Robust Trajectory Generation and Control for Quadrotor Motion Planning with Field-of-View Control Barrier Certification
Lishuo Pan, Mattia Catellani, Lorenzo Sabattini, Nora Ayanian
TL;DR
This work tackles distributed multi-robot coordination under communication-denied conditions with perception uncertainty by proposing a real-time trajectory and control framework certified by High-Order Control Barrier Functions. It unifies continuous-time HO-CBF safety with a discrete MPC-CBF optimization, using a linear surrogate and SQP to generate spline-based trajectories and controls that respect safety and field-of-view constraints at sampled times. The key contributions are a real-time distributed controller that preserves visual contact despite temporary tracking loss, a continuous-time trajectory/controller synthesis certified by CBFs, and an efficient MPC-CBF algorithm that approximates the certified solution for practical deployment. Demonstrated in simulations with up to 10 robots and in physical two-robot UAV experiments, the approach shows robustness to sensing noise, delays, and missed detections, improving task success rates over baseline reactive methods.
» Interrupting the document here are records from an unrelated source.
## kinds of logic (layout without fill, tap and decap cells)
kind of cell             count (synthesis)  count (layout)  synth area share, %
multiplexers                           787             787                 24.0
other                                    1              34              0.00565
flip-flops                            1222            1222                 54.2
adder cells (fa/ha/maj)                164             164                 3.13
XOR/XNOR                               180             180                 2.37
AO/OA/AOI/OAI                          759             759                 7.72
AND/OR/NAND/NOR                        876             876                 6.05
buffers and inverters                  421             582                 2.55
This design comes from an exercise in tuning for small area, a short achievable clock period and few clock cycles on the open sky130 flow, not from production work.
In this exercise RTL edits were held to simulation tests only and were not proved equivalent to the original.

== the previous run ==
==> flow/design.v (excerpt) <==
module FFT16_stream (
	input             i_clk,
	input             i_rst,
	input             i_valid,
	input      [15:0] i_re,
	input      [15:0] i_im,
	output            o_ready,
	output reg        o_valid,
	output reg [15:0] o_re,
	output reg [15:0] o_im
);
==> module tw2, before the edit <==
module tw2 (
	input             i_clk,
	input             i_rst,
	input             i_v,
	input      [15:0] i_re,
	input      [15:0] i_im,
	output reg        o_v,
	output reg [15:0] o_re,
	output reg [15:0] o_im,
	output reg        o_nr
);
	reg [3:0] q;
	reg       a_v, b_v;
	always @(posedge i_clk or posedge i_rst) begin
		if (i_rst) begin
			q   <= 4'd0;
			a_v <= 1'b0;
			b_v <= 1'b0;
			o_v <= 1'b0;
		end else begin
			if (i_v) q <= q + 4'd1;
			a_v <= i_v;
			b_v <= a_v;
			o_v <= b_v;
		end
	end
	wire [1:0]  k = q[1] ? {q[2], q[3]} : 2'd0;    
	wire [23:0] rp, ip;
	wire [17:0] r3, i3;
	cmul_p u_rp (.a(i_re), .b5(1'b1), .id(1'b0), .p(rp), .a3(r3));
	cmul_p u_ip (.a(i_im), .b5(1'b1), .id(1'b0), .p(ip), .a3(i3));
	reg  [1:0]  a_k, b_k;
	reg  [15:0] a_rp, a_ip, a_re, a_im;
	reg  [9:0]  a_r3, a_i3;
	reg         a_rb, a_ib;
	always @(posedge i_clk) begin
		a_k  <= k;
		a_rp <= rp[23:8];  a_r3 <= r3[17:8];  a_rb <= (rp[7:0] < r3[7:0]);  a_re <= i_re;
		a_ip <= ip[23:8];  a_i3 <= i3[17:8];  a_ib <= (ip[7:0] < i3[7:0]);  a_im <= i_im;
	end
	wire [15:0] mr, mi;
	add16 u_mr (.a(a_rp), .b(~{{6{a_r3[9]}}, a_r3}), .ci(~a_rb), .s(mr));
	add16 u_mi (.a(a_ip), .b(~{{6{a_i3[9]}}, a_i3}), .ci(~a_ib), .s(mi));
	reg  [15:0] b_re, b_im;
	always @(posedge i_clk) begin
		b_k  <= a_k;
		b_re <= a_k[0] ? mr : a_re;
		b_im <= a_k[0] ? mi : a_im;
	end
	wire [15:0] msum, mdif;
	add16 u_ms (.a(b_re), .b(b_im),  .ci(1'b0), .s(msum));
	add16 u_md (.a(b_re), .b(~b_im), .ci(1'b1), .s(mdif));
	always @(posedge i_clk) begin
		case (b_k)
			2'd1: begin o_re <= mdif;  o_im <= msum; o_nr <= 1'b0; end
			2'd2: begin o_re <= ~b_im; o_im <= b_re; o_nr <= 1'b1; end
			2'd3: begin o_re <= ~msum; o_im <= mdif; o_nr <= 1'b1; end
			default: begin o_re <= b_re; o_im <= b_im; o_nr <= 1'b0; end
		endcase
	end
endmodule
This is an optimization exercise on Yosys and OpenROAD, whose aim is small area and a short achievable clock period, not a production implementation. Only simulation tests tie the RTL to the original design; equivalence was not proved.

## the reference run
==> module biriq_alu, before the edit <==
module biriq_alu (
    input  wire [31:0] a_i,
    input  wire [31:0] b_i,
    input  wire [ 6:0] op_i,
    input  wire        en_i,      
    input  wire        mts_i,
    input  wire        mtu_i,
    input  wire        eq_i,
    output wire [31:0] result_o,
    output wire [ 9:0] cpop_o
);
  wire [1:0] cls = op_i[6:5];
  wire [3:0] op = op_i[3:0];
  wire       op4 = op_i[4];
  wire c_add = en_i & (cls == 2'b00), c_sh = en_i & (cls == 2'b01);
  wire c_br = en_i & (cls == 2'b10), c_gt = en_i & (cls == 2'b11);
  wire [31:0] sh_a = a_i << op_i[1:0];
  wire [31:0] add_res;
  biriq_addsub add_inst (
      .a_i  (sh_a),
      .b_i  (b_i),
      .sub_i(op_i[2]),
      .sum_o(add_res)
  );
  wire [31:0] ext_res = op_i[1:0] == 2'b00 ? {{24{a_i[7]}}, a_i[7:0]} :
                        op_i[1:0] == 2'b01 ? {{16{a_i[15]}}, a_i[15:0]} :
                        op_i[1:0] == 2'b10 ? {16'h0000, a_i[15:0]} : 32'h00000000;
  wire        rev = op_i[6:5] == 2'b01 ? !op_i[0] : op_i[2];
  wire [31:0] a_rev;
  for (genvar i = 0; i < 32; i++) begin : g_rev
    assign a_rev[i] = rev ? a_i[31-i] : a_i[i];
  end
  wire [31:0] shift_res;
  biriq_shifter shifter_inst (
      .a_i (a_i),
      .a_rev_i(a_rev),
      .b_i (b_i),
      .op_i(op_i[4:0]),
      .c_o (shift_res)
  );
  wire mt = op[2] ? mts_i : mtu_i;
  logic k00, k01, k10, k11, hi_off;
  always_comb begin
    {k00, k01, k10, k11} = 4'b0000;
    hi_off = 1'b0;
    if (c_sh) begin
      if (!op[3]) {k01, k11} = 2'b11;
      else
        case ({op4, op[1]})
          2'b00: k10 = 1'b1;
          2'b01: begin
            {k01, k11} = 2'b11;
            hi_off = 1'b1;
          end
          2'b10: {k01, k10} = 2'b11;
          default: {k01, k10, k11} = 3'b111;
        endcase
    end else if (c_br) begin
      if (op[2:1] == 2'b11) {k10, k11} = {2{op[0]}};
      else if (op[1:0] == 2'b00) {k01, k10, k11} = {!mt, mt, 1'b1};
      else if (op[1:0] == 2'b01) {k01, k10, k11} = {mt, !mt, 1'b1};
    end else if (c_gt && !op[3])
      case (op[1:0])
        2'b00: {k10, k11} = {op[2], !op[2]};
        2'b01: {k00, k01, k10, k11} = {op[2], !op[2], 2'b11};
        2'b10: {k00, k01, k10, k11} = {op[2], !op[2], !op[2], op[2]};
        default: ;
      endcase
  end
  wire [31:0] x = op_i[6:5] == 2'b01 ? shift_res : b_i;
  wire [31:0] lut_res;
  for (genvar i = 0; i < 32; i++) begin : g_lut
    if (i == 0) begin : g0
      assign lut_res[i] = x[i] ? (a_i[i] ? k11 : k01) : (a_i[i] ? k10 : k00);
    end else begin : gn
      assign lut_res[i] = x[i] ? (a_i[i] ? k11 & !hi_off : k01 & !hi_off) : (a_i[i] ? k10 : k00);
    end
  end
  wire slt = op[0] ? !(mtu_i | eq_i) : !(mts_i | eq_i);
  wire [31:0] orc_res = {{8{|a_i[31:24]}}, {8{|a_i[23:16]}}, {8{|a_i[15:8]}}, {8{|a_i[7:0]}}};
  wire [31:0] ct_operand = a_rev;
  logic [5:0] tz;
  always_comb begin
    tz = 6'd32;
    for (integer i = 31; i >= 0; i--) if (ct_operand[i]) tz = i[5:0];
  end
  wire [31:0] rev8_res = {a_i[7:0], a_i[15:8], a_i[23:16], a_i[31:24]};
  wire [4:0] cpop_lo, cpop_hi;
  biriq_cpop16 cpop_lo_inst (
      .a_i(a_i[15:0]),
      .c_o(cpop_lo)
  );
  biriq_cpop16 cpop_hi_inst (
      .a_i(a_i[31:16]),
      .c_o(cpop_hi)
  );
  assign cpop_o = {cpop_hi, cpop_lo};
  wire s_add = c_add & !op[3];
  wire s_ext = c_add & op[3];
  wire s_slt = c_br & op[1] & !op[2];
  wire s_orc = c_gt & !op[3] & (op[1:0] == 2'b11);
  wire s_tz = c_gt & op[3] & !op[1];
  wire s_rev = c_gt & op[3] & (op[1:0] == 2'b10);
  assign result_o = lut_res | ({32{s_add}} & add_res) | ({32{s_ext}} & ext_res) |
                    {31'd0, s_slt & slt} | ({32{s_orc}} & orc_res) |
                    {26'd0, {6{s_tz}} & tz} | ({32{s_rev}} & rev8_res);
endmodule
This enables reliable, sensing-based coordination in environments with limited communications, with significant implications for search-and-rescue, formation control, and autonomous collaboration.
Abstract
Many approaches to multi-robot coordination are susceptible to failure due to communication loss and uncertainty in estimation. We present a real-time communication-free distributed navigation algorithm certified by control barrier functions, that models and controls the onboard sensing behavior to keep neighbors in the limited field of view for position estimation. The approach is robust to temporary tracking loss and directly synthesizes control to stabilize visual contact through control Lyapunov-barrier functions. The main contributions of this paper are a continuous-time robust trajectory generation and control method certified by control barrier functions for distributed multi-robot systems and a discrete optimization procedure, namely, MPC-CBF, to approximate the certified controller. In addition, we propose a linear surrogate of high-order control barrier function constraints and use sequential quadratic programming to solve MPC-CBF efficiently.